非一様な時間間隔の場合の Lomb-Scargle ペリオドグラム
非等時間間隔の時系列データの生成
randt = []
tmpt = 0.
randt.append(tmpt)
for oner in np.random.rand(len(t)): # len(t)分だけ,乱数で時間刻みを発生させる.
tmpt += oner
randt.append(tmpt)
(hist_rand, bins_rand, _) = plt.hist(time, bins=randt) # randt の配列(時間間隔がランダム)にしたがって,ライトカーブを生成する.
ライトカーブを生成するときに, bins というオプションにランダムな時間間隔を入れている.この場合のナイキスト周波数の近似値として,時間間隔の平均値を使うこともある.最大周波数は最小の時間間隔で決まる.また,非等間隔だが,最小値が有限で固定値がある場合は,それで実質的に最大の周波数が決まることになる.
dt_rand = np.diff(bins_rand) # 時間間隔を取得
t_rand = 0.5 * bins_rand[1:] + 0.5 * bins_rand[:-1] # ヒストグラムの時間ビンの真ん中を取得
y_rand = hist_rand
mint = np.amin(np.diff(t)) # 最小の時間ビンを取得
fn_rand = 0.5 / mint # 近似的なナイキスト周波数を取得
print("Nyquist frequency = ", fn_rand, " Hz")

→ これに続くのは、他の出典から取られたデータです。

**src/rtl/clk_ctl_pkg.sv**
```systemverilog
package clk_ctl_pkg;
  localparam int NUM_PLL   = 4;
  localparam int HW        = 16;
  localparam int DW        = 2 * HW;
  localparam int REGS_PER  = 4;
  localparam int MODE_IDX  = NUM_PLL * REGS_PER;
  localparam int STAT_IDX  = MODE_IDX + 1;
  localparam int NREG      = MODE_IDX + 1;
  localparam int OD_W      = 4;
  localparam int RD_W      = 6;
  localparam int RD_LSB    = 8;
  localparam int FB_W      = 13;
  localparam int BW_W      = 12;
  localparam int MODE_W    = 2;
  localparam int MODE_STEP = 4;

  typedef enum logic [MODE_W-1:0] {
    MODE_SLOW = 2'd0,
    MODE_NORM = 2'd1,
    MODE_DEEP = 2'd2
  } pll_mode_e;

  // Bits that hold state in word r of the writable map
  function automatic logic [HW-1:0] store_mask(input int r);
    logic [HW-1:0] m;
    m = '0;
    if (r == MODE_IDX) begin
      for (int p = 0; p < NUM_PLL; p++)
        m[p*MODE_STEP +: MODE_W] = '1;
    end else if (r < MODE_IDX) begin
      case (r % REGS_PER)
        0: begin
          m[OD_W-1:0] = '1;
          m[RD_LSB +: RD_W] = '1;
        end
        1: m[FB_W-1:0] = '1;
        2: m[BW_W-1:0] = '1;
        default: m[1:0] = 2'b11;
      endcase
    end
    return m;
  endfunction

  // Position of each PLL's lock flag in the status word
  function automatic int lock_pos(input int p);
    case (p)
      0: return 6;
      1: return 5;
      2: return 7;
      default: return 8;
    endcase
  endfunction
endpackage

```
**src/rtl/clk_ctl_mreg.sv**
```systemverilog
module clk_ctl_mreg #(
  parameter int HW = 16,
  parameter logic [HW-1:0] STORE_MASK = '1
) (
  input  logic          clk,
  input  logic          rst,
  input  logic          sel,
  input  logic [2*HW-1:0] wdata,
  output logic [HW-1:0] q
);
  genvar b;
  generate
    for (b = 0; b < HW; b++) begin : g_bit
      if (STORE_MASK[b]) begin : g_ff
        logic q_r;
        always_ff @(posedge clk) begin
          if (rst)
            q_r <= 1'b0;
          else if (sel && wdata[HW+b])
            q_r <= wdata[b];
        end
        assign q[b] = q_r;
      end else begin : g_zero
        assign q[b] = 1'b0;
      end
    end
  endgenerate


  keep_unselected_chk: assert property (@(posedge clk) disable iff (rst)
    sel |=> ((q ^ $past(q)) & ~$past(wdata[2*HW-1:HW])) == '0);

  take_selected_chk: assert property (@(posedge clk) disable iff (rst)
    sel |=> ((q ^ $past(wdata[HW-1:0])) & $past(wdata[2*HW-1:HW]) & STORE_MASK) == '0);

  idle_hold_chk: assert property (@(posedge clk) disable iff (rst)
    !sel |=> $stable(q));
endmodule

```
**src/rtl/clk_ctl_rdmux.sv**
```systemverilog
module clk_ctl_rdmux #(
  parameter int HW    = 16,
  parameter int NREG  = 17,
  parameter int IDX_W = 6
) (
  input  logic              clk,
  input  logic              rst,
  input  logic [IDX_W-1:0]  idx,
  input  logic              aligned,
  input  logic [NREG*HW-1:0] regs_flat,
  input  logic [HW-1:0]     status_word,
  output logic [2*HW-1:0]   rd_data
);
  logic [HW-1:0] nxt;

  always_comb begin
    nxt = '0;
    if (aligned) begin
      for (int r = 0; r < NREG; r++)
        if (idx == IDX_W'(r)) nxt = regs_flat[r*HW +: HW];
      if (idx == IDX_W'(NREG)) nxt = status_word;
    end
  end

  always_ff @(posedge clk) begin
    if (rst) rd_data <= '0;
    else     rd_data <= {{HW{1'b0}}, nxt};
  end


  unmapped_read_zero_chk: assert property (@(posedge clk) disable iff (rst)
    (!$past(aligned) || ($past(idx) > IDX_W'(NREG))) |-> rd_data == '0);
endmodule

```
**src/rtl/clk_ctl_regs.sv**
```systemverilog
module clk_ctl_regs
  import clk_ctl_pkg::*;
#(
  parameter int ADDR_W = 8
) (
  input  logic                    clk,
  input  logic                    rst,
  input  logic [ADDR_W-1:0]       addr,
  input  logic                    wr_en,
  input  logic [DW-1:0]           wr_data,
  output logic [DW-1:0]           rd_data,
  input  logic [NUM_PLL-1:0]      lock_in,
  output logic [NUM_PLL*OD_W-1:0] pll_out_div,
  output logic [NUM_PLL*RD_W-1:0] pll_ref_div,
  output logic [NUM_PLL*FB_W-1:0] pll_fb_div,
  output logic [NUM_PLL*BW_W-1:0] pll_bw_adj,
  output logic [NUM_PLL-1:0]      pll_rst,
  output logic [NUM_PLL-1:0]      pll_bypass,
  output logic [NUM_PLL*MODE_W-1:0] pll_mode
);
  localparam int IDX_W = ADDR_W - 2;

  logic [IDX_W-1:0]   word_idx;
  logic               aligned;
  logic [NREG*HW-1:0] regs_flat;
  logic [HW-1:0]      status_word;

  assign word_idx = addr[ADDR_W-1:2];
  assign aligned  = (addr[1:0] == 2'b00);

  genvar r, p;
  generate
    for (r = 0; r < NREG; r++) begin : g_reg
      logic sel;
      assign sel = wr_en && aligned && (word_idx == IDX_W'(r));
      clk_ctl_mreg #(.HW(HW), .STORE_MASK(store_mask(r))) u_reg (
        .clk   (clk),
        .rst   (rst),
        .sel   (sel),
        .wdata (wr_data),
        .q     (regs_flat[r*HW +: HW])
      );
    end

    for (p = 0; p < NUM_PLL; p++) begin : g_pll
      localparam int B = p * REGS_PER * HW;
      assign pll_out_div[p*OD_W +: OD_W] = regs_flat[B +: OD_W];
      assign pll_ref_div[p*RD_W +: RD_W] = regs_flat[B + RD_LSB +: RD_W];
      assign pll_fb_div[p*FB_W +: FB_W]  = regs_flat[B + HW +: FB_W];
      assign pll_bw_adj[p*BW_W +: BW_W]  = regs_flat[B + 2*HW +: BW_W];
      assign pll_rst[p]    = regs_flat[B + 3*HW + 1];
      assign pll_bypass[p] = regs_flat[B + 3*HW];
      assign pll_mode[p*MODE_W +: MODE_W] =
        regs_flat[MODE_IDX*HW + p*MODE_STEP +: MODE_W];
    end
  endgenerate

  always_comb begin
    status_word = '0;
    for (int i = 0; i < NUM_PLL; i++)
      status_word[lock_pos(i)] = lock_in[i];
  end

  clk_ctl_rdmux #(.HW(HW), .NREG(NREG), .IDX_W(IDX_W)) u_rdmux (
    .clk         (clk),
    .rst         (rst),
    .idx         (word_idx),
    .aligned     (aligned),
    .regs_flat   (regs_flat),
    .status_word (status_word),
    .rd_data     (rd_data)
  );


  reset_state_chk: assert property (@(posedge clk) disable iff (rst)
    $past(rst) |-> (pll_mode == '0 && pll_rst == '0 && pll_bypass == '0 &&
                    pll_out_div == '0 && pll_fb_div == '0));

  lock_layout_chk: assert property (@(posedge clk) disable iff (rst)
    ($past(aligned) && $past(word_idx) == IDX_W'(STAT_IDX)) |->
      (rd_data[4:0] == '0 && rd_data[DW-1:9] == '0));
endmodule

```
**config.mk**
```make
export PLATFORM = sky130hd
export DESIGN_NAME = clk_ctl_regs
export DESIGN_NICKNAME = d
export VERILOG_FILES = /design/src/rtl/clk_ctl_pkg.sv /design/src/rtl/clk_ctl_mreg.sv /design/src/rtl/clk_ctl_rdmux.sv /design/src/rtl/clk_ctl_regs.sv
export SDC_FILE = /design/constraint.sdc
export NUM_CORES = 1
export LEC_CHECK = 0
export ABC_AREA = 0
export BUFFER_PORTS_ARGS = -buffer_cell sky130_fd_sc_hd__buf_4
export CORE_MARGIN = 3
export CORE_UTILIZATION = 49
export CTS_CLUSTER_SIZE = 10
export DETAILED_ROUTE_END_ITERATION = 10
export GPL_TIMING_DRIVEN = 0
export PLACE_DENSITY_LB_ADDON = 0.08
export SETUP_SLACK_MARGIN = 0.2
export SYNTH_ARGS = -nofsm -noshare
export SYNTH_HDL_FRONTEND = slang
export SYNTH_SLANG_ARGS = --single-unit
```
**constraint.sdc**
```tcl
create_clock -name clk -period 2 [get_ports clk]
set_clock_uncertainty 0.2 [all_clocks]
set_input_delay 0.4 -clock clk [delete_from_list [all_inputs] [get_ports clk]]
set_output_delay 0.4 -clock clk [all_outputs]
set_load 0.1 [all_outputs]
```
==> results.md <==
- DR WL met3: 5.395 mm
- IO Port Bufs: approximately 200
- Post-synth top flop: dfxtp_1
- WP data arrival: 2.18 ns
- Syn Area/Cell: 8.307 sq um
- Total iterations of the first detailed-routing run: 5
- WL met2: 18.43 mm
- Fin worst setup slack: -0.05758 ns
- Routed Antenna Nets: 0
- CTS tree: done
- Synth area leader: dfxtp_1
- M1 wire length: between 15 and 20 mm
- Area growth, synth to finish: 52.15%
- Finish-stage setup viols: 10
- Final nets: ~1500
- RSZ-0062 raised after global routing: true
- Final HPWL DP: 26.42 mm
- Cell leakage power: 7.382 nW
- Num ports: 235
- Avg Vias per Cell: 5.770
- Worst Hold Class: primary input to flop
- Violated checks: negative setup slack
- Total die area: 21400 sq um
- Async SR Flop Fraction: 0%
- Post-Syn Area: 9644 sq um
- Post-synth EDFFs: 0
- Wire per inst: 23.66 microns
- Initial Util: 50.71%
- Top cell type's share of synthesized area: 35.29%
- Row count: 50
- Clock slew at reported path FFs: roughly 0.07 ns
- Final period util: 102.9%
- Ys Warns: 0
- Seq/Total Area, Yosys: 35.29%
- DRC Markers: 0
- CP Launch Type: primary input
- FF+latch count, synth: 170
- Die H: about 150 microns
- Gr ovfl total: 0
- Synth cell types: 67
- H-tree depth: 4
- Skew-Pair Late Insertion Delay: 0.44 ns
- Max-slew violations: 0
- Crit Path Max Fanout: 4
- Commonest non-fill, non-tap cell in the layout: buf_4
- RePlAce Congestion: 0.9756
- Global Route Usage Sum: a little over a third
- Worst rel slew slack: between 20% and 30%
- Iteration-0 DRC Markers: 1058
- Clk sink count: 170
- FMAX: 486.0 MHz
- Diode count: 0
- MaxCap Viol Count: 0
- Most frequent cells in the layout: buf_4, buf_6, nor2_1, dfxtp_1, mux2i_1
- Max Used Layer: met4
- Root buffer cell: clkbuf_16
- Worst EP required: 2.13 ns
- Chip Width: 146.3 microns
- Worst-margin pin slew: roughly 1.1 ns
- Core Box Area: 19020 sq um
- Vias: between 10000 and 15000
- Layout Utilization: a little under 80%
- Peak supply drop: 609.0 uV
- TritonCTS Buffers: 17
- Crit end category: flop
- Post-Synthesis Cells: 1161
- Fin. Hold Viols: 0
- PwrDens: 524.9 nW/um^2
- Synth area leaders: dfxtp_1, mux2i_1, buf_4
- Clock buffer depth: 2
- Crit path time final: about 2 ns
- Via count of the first global-routing pass: between 9000 and 10000
- WHS: 0.01080 ns
- Share of cells above drive strength 1: 45.63%
- First-pass GRT wire length: 58.71 mm
- Final WL: 41.36 mm
- Crit Path Category: primary input to flop
- Run status: finished with violations
- FILL cells: between 1000 and 1500
- Largest net degree at the start of global routing: 17
- Initial antenna violation count: 0
-- sequential cells by signal, indices dropped and copies added (netlist names) --
signal                  cells
g.u_reg.g_bit.g_ff.q_r    156
u_rdmux.rd_data            14
-- cell usage after synthesis, types with 7 or more instances --
cell type,n
nor2_1,184
buf_4,176
dfxtp_1,170
nand2_1,165
mux2i_1,155
clkbuf_1,44
a21oi_1,35
o21ai_0,24
buf_2,18
nand3_1,16
buf_6,12
nor3_1,12
o221ai_1,11
a221oi_1,10
nand2_2,10
a21o_1,7
a222oi_1,7
-- routing by layer --
| layer | vias up | global-route usage, % |
|---|---|---|
| li1 | 4381 | - |
| met1 | 4719 | 45.54 |
| met2 | 808 | 56.19 |
| met3 | 178 | 10.74 |
| met4 | 0 | 18.63 |
| met5 | - | 0 |
-- layout make-up --
cell class,instances,area [sq um],share of cell area (%)
Multi-Input combinational cell,750,5315,36.22
Sequential cell,170,3415,23.27
Buffer,252,1991,13.57
Clock buffer,19,432.9,2.950
Tap cell,260,325.3,2.217
Clock inverter,12,138.9,0.9464
Inverter,6,27.53,0.1876
Timing Repair Buffer,279,3029,20.64
-- worst max-delay path, stage by stage --
cell	delay, ns
buf_8	0.11
buf_8	0.11
or4b_4	0.55
nor3_4	0.23
buf_4	0.17
buf_6	0.12
a221oi_1	0.09
nand3_1	0.10
a31oi_1	0.05
nor4_1	0.24
-- worst paths after layout --
check	slack (ns)	start	cells after the start	endpoint
hold / removal	0.01	wr_data[3]	3	g_reg[0].u_reg.g_bit[3].g_ff.q_r$_SDFFE_PP0P_
setup / recovery	-0.06	addr[3]	10	u_rdmux.rd_data[4]$_SDFF_PP0_
setup reg to reg	0.32	g_reg[1].u_reg.g_bit[0].g_ff.q_r$_SDFFE_PP0P_	5	u_rdmux.rd_data[0]$_SDFF_PP0_
hold reg to reg	0.28	g_reg[12].u_reg.g_bit[10].g_ff.q_r$_SDFFE_PP0P_	2	g_reg[12].u_reg.g_bit[10].g_ff.q_r$_SDFFE_PP0P_
-- through the flow --
step / cells / setup slack [ns] / instance area, sq um / power, W / TNS, ns
detailed placement: 1634 / -1.212 / 11690 / 0.004234 / -111.49
CTS: 1725 / -0.08212 / 13810 / 0.007580 / -0.4461
global placement: 1634 / -1.240 / 11690 / 0.004233 / -112.55
floorplan: 1178 / -0.1701 / 9891 / 0.003988 / -5.675
finish: 1748 / -0.05758 / 14670 / 0.007702 / -0.2437
global route: 1748 / -0.06447 / 14670 / 0.007838 / -0.4720
-- cell families (layout without fill, tap and decap cells) --
| family | count (synthesis) | after routing | share of synthesized area [%] |
|---|---|---|---|
| AOI/OAI and AO/OA | 137 | 137 | 9.756 |
| xor gates and xnor gates | 1 | 1 | 0.09083 |
| buffers and inverters | 258 | 568 | 18.23 |
| DFF | 170 | 170 | 35.29 |
| muxes | 158 | 158 | 16.55 |
| other | 1 | 18 | 0.03888 |
| and+or+nand+nor | 436 | 436 | 20.04 |
-- timing repair --
action,CTS,global route
hold buffers,0,0
pin swaps,41,47
buffers inserted,56,22
setup endpoints to repair,244,232
endpoints found under the hold margin,0,0
gates resized for setup,262,165
cloned,4,1
-- report_power, final --
part	leakage, nW	switching (W)	internal (W)
clock network	0.267	0.00150	0.00185
registers	1.37	0.00000262	0.00339
logic	5.74	0.000688	0.000273
(Power assumes the default switching activity.)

rate_rand = y_rand/dt_rand # カウント数から, カウント/sec に変更
plt.plot(t_rand, rate_rand)
plt.xlabel("time (sec)")
カウント数ではなく,カウントレートに変更する.
Lomb-Scargle の実行
frequency_rand, power_rand = LombScargle(t_rand,rate_rand).autopower(maximum_frequency=10.0)
plt.plot(frequency_rand, power_rand)
plt.xlabel("frequency (Hz)")
このように,エイリアスが減った.その理由は,時間間隔が非一様なため,ナイキスト周波数がうんと高くなったためである.
そのほか
data gap がある場合もエイリヤスが出やすい。最大周波数を大きくした上で、ビンまとめすることで連続成分は見やすくなる。この辺りは、
の最後の方に例があるので参照ください。
ビンまとめについては、
を参照ください。
まとめ
- 時間的に等間隔の場合は,ナイキスト周波数で周期的になる.
- 時間的に完璧にランダムな非等間隔の場合,ナイキスト周波数が存在しないので,真の値に近い時が一番よい値になる.